# Aim of the exercise
From the data below, return all lines holding the string "synthesis".

# # # #

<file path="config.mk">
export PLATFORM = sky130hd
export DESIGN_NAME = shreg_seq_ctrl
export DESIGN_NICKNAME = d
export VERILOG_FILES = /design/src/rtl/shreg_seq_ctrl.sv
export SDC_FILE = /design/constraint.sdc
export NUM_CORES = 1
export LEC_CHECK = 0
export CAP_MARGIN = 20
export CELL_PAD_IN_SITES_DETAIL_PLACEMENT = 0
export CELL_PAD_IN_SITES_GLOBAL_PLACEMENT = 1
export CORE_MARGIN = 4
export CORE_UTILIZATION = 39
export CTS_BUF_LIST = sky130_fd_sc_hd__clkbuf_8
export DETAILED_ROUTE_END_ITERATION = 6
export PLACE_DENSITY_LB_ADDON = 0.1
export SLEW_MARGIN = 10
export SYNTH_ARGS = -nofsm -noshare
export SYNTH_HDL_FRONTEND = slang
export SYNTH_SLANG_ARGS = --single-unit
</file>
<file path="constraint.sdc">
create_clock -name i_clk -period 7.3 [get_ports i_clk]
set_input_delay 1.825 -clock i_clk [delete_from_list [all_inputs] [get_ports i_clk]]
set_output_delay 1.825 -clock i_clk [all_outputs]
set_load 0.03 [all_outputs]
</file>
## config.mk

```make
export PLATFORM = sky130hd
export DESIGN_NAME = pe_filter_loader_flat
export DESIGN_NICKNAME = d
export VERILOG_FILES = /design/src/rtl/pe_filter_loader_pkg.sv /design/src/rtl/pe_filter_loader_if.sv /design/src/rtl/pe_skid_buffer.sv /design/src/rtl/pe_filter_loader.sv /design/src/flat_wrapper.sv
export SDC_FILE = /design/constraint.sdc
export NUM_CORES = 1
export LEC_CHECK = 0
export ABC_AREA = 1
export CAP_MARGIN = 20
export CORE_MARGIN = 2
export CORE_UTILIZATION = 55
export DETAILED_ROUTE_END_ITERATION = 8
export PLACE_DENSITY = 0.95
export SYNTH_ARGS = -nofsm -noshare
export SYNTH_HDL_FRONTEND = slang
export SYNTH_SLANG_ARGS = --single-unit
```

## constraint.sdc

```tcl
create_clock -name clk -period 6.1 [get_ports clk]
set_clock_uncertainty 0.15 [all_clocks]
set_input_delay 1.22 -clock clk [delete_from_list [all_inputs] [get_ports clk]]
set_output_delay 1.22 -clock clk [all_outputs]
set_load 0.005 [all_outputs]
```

# # # #

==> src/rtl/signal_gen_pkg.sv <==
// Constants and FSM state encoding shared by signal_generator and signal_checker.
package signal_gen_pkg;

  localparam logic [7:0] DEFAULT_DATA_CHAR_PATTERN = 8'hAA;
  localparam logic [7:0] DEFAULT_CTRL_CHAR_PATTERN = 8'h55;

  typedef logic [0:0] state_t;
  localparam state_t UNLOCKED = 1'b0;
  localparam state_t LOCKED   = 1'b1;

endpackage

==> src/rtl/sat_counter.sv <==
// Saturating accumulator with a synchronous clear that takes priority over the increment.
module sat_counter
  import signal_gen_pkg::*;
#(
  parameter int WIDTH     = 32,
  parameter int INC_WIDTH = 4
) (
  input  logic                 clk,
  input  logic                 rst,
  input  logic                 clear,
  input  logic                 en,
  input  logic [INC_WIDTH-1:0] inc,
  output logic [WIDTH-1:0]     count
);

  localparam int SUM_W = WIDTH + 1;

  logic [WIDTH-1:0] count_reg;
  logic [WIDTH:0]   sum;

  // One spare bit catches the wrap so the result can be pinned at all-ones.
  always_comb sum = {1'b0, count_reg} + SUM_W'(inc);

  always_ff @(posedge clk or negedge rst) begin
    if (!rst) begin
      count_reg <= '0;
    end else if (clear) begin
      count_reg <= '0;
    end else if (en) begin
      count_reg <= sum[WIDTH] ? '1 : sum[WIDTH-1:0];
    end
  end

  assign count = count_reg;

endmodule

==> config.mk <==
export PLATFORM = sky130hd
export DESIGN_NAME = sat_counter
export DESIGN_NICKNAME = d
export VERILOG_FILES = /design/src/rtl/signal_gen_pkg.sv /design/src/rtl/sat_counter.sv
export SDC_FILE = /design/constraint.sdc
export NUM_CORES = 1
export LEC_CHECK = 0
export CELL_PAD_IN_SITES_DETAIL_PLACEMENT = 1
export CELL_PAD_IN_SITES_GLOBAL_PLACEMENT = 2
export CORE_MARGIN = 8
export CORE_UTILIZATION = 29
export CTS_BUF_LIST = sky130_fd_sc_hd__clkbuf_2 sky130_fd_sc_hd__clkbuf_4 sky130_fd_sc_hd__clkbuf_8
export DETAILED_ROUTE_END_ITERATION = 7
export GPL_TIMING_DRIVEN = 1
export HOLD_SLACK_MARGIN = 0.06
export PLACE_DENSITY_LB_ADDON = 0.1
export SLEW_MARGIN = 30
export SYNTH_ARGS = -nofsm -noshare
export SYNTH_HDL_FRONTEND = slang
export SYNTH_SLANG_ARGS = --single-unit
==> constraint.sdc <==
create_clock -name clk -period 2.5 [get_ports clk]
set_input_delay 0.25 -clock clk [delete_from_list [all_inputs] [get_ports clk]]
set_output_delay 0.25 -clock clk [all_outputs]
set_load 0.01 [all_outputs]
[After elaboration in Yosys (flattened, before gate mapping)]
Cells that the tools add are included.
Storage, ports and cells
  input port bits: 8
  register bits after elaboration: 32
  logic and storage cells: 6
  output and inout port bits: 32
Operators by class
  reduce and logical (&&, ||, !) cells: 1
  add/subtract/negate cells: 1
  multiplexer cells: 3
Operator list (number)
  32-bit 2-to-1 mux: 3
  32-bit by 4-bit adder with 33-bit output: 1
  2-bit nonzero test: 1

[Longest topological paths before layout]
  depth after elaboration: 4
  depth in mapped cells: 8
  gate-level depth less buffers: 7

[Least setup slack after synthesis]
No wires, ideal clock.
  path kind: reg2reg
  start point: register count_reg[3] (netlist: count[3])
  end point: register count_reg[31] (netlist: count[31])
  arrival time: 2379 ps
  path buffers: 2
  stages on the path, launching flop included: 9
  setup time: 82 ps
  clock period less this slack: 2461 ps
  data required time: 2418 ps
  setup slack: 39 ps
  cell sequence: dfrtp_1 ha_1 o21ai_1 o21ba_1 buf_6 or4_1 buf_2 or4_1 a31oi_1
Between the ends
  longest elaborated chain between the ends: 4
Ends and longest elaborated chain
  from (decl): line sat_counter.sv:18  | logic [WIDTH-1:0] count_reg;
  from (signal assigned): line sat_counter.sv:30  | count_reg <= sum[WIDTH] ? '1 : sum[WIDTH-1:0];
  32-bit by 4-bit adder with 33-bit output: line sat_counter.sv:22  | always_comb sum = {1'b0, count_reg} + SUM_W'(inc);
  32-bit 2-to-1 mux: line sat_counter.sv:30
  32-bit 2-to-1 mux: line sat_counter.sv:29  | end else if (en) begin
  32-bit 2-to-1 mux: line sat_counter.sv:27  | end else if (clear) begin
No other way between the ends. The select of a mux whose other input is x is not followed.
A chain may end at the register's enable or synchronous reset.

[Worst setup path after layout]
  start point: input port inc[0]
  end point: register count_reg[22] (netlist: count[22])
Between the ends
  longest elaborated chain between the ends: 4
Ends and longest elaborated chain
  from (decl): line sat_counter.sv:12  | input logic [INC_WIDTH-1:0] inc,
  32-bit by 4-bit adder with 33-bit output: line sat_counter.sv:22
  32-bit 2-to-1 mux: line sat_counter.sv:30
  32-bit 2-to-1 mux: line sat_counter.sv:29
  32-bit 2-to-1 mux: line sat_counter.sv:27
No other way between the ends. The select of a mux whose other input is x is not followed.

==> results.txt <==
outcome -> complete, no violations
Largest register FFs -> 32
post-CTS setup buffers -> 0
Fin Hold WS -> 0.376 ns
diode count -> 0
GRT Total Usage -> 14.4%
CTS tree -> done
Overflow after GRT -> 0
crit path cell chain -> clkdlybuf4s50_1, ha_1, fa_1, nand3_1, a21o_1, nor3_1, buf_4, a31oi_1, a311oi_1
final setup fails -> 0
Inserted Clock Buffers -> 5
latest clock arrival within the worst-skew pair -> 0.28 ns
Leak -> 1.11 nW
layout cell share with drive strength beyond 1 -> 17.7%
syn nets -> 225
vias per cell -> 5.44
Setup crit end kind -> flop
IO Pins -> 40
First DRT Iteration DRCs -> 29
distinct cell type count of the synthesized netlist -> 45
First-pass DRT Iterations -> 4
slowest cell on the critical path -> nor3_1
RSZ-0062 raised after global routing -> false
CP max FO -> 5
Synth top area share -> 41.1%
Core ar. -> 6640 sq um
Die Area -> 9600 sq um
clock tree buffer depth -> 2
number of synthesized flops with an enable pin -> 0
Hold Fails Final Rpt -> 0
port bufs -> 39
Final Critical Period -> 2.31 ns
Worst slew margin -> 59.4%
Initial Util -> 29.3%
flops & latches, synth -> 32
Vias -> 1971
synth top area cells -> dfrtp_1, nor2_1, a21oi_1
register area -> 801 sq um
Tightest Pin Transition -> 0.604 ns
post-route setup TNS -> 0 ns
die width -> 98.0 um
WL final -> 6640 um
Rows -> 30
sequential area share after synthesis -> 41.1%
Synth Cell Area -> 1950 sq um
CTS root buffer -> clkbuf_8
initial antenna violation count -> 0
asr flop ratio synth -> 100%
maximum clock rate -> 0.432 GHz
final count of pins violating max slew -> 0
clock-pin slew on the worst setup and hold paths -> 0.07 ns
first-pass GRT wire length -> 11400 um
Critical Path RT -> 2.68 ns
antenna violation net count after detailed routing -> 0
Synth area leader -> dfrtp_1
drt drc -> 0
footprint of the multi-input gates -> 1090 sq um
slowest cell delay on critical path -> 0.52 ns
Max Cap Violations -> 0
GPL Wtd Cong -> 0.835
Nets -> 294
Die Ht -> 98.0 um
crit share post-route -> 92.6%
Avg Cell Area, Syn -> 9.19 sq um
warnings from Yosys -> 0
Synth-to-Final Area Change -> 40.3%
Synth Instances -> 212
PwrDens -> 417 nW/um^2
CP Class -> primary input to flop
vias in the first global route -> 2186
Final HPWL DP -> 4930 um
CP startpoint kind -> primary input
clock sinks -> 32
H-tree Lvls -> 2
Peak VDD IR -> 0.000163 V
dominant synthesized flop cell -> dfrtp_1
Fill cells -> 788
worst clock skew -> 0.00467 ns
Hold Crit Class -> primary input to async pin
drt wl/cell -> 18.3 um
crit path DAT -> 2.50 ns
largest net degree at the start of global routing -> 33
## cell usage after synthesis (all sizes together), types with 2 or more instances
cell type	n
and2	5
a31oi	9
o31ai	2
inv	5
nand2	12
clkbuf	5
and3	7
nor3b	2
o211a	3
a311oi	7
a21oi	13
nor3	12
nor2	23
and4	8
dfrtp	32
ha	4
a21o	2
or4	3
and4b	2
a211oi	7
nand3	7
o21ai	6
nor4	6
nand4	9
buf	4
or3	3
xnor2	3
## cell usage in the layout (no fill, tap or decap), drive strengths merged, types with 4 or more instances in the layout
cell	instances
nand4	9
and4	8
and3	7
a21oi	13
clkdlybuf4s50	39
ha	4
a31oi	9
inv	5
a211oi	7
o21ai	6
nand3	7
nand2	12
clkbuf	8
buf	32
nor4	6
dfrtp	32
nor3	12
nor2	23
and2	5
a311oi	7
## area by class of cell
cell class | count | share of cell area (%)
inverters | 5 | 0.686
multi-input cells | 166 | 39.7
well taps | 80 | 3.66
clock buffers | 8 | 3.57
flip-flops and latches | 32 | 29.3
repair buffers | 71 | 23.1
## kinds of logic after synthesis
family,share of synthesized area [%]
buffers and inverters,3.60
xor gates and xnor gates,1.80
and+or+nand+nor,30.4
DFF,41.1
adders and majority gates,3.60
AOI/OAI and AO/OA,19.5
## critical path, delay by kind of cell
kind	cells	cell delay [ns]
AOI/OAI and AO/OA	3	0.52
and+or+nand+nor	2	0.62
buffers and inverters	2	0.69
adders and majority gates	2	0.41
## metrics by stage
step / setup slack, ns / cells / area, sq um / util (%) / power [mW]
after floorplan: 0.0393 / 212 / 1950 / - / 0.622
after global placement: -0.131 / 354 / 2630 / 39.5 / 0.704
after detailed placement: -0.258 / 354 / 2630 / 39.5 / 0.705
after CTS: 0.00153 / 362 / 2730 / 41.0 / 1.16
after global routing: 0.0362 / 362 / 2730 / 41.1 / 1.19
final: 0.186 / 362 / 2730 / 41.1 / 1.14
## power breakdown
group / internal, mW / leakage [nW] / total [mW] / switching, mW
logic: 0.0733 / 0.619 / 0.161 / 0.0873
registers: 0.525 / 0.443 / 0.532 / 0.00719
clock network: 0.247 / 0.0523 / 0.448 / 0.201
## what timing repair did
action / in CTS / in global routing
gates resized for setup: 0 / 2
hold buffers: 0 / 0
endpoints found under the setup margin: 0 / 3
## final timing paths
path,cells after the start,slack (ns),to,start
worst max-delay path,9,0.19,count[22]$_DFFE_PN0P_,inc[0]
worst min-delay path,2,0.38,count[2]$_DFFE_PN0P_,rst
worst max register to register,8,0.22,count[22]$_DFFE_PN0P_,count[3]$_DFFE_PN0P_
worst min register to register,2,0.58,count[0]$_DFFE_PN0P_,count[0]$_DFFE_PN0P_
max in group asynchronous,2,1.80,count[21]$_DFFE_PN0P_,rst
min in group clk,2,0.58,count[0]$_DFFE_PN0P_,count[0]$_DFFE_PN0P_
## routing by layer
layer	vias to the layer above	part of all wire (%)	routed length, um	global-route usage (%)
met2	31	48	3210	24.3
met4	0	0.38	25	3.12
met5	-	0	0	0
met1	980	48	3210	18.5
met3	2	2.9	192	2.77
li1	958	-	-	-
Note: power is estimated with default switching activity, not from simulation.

# # # #

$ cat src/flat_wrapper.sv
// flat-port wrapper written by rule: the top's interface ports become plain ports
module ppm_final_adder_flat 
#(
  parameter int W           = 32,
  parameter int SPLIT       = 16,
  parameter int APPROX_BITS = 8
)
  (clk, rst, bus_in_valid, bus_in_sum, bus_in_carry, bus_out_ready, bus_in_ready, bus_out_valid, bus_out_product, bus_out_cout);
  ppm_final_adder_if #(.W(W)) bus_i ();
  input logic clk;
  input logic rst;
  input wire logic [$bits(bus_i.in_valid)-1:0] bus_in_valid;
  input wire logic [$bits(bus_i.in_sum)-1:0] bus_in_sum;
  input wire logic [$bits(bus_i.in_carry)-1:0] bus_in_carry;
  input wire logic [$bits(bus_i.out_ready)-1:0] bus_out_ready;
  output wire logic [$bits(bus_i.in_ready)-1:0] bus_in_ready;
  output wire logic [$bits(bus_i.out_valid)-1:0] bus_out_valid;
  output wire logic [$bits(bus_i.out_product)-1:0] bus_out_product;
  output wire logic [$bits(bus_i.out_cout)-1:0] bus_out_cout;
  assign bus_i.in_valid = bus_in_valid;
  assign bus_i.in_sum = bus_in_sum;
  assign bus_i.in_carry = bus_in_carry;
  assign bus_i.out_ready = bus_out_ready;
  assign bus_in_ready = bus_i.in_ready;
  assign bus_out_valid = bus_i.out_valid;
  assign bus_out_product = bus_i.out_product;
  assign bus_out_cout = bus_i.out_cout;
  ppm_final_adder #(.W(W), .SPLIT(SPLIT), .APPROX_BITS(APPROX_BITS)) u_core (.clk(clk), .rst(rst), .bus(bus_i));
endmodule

# # # #

# Exercise result
[Least setup slack after synthesis]
sequential area share after synthesis -> 41.1%
## cell usage after synthesis (all sizes together), types with 2 or more instances
## kinds of logic after synthesis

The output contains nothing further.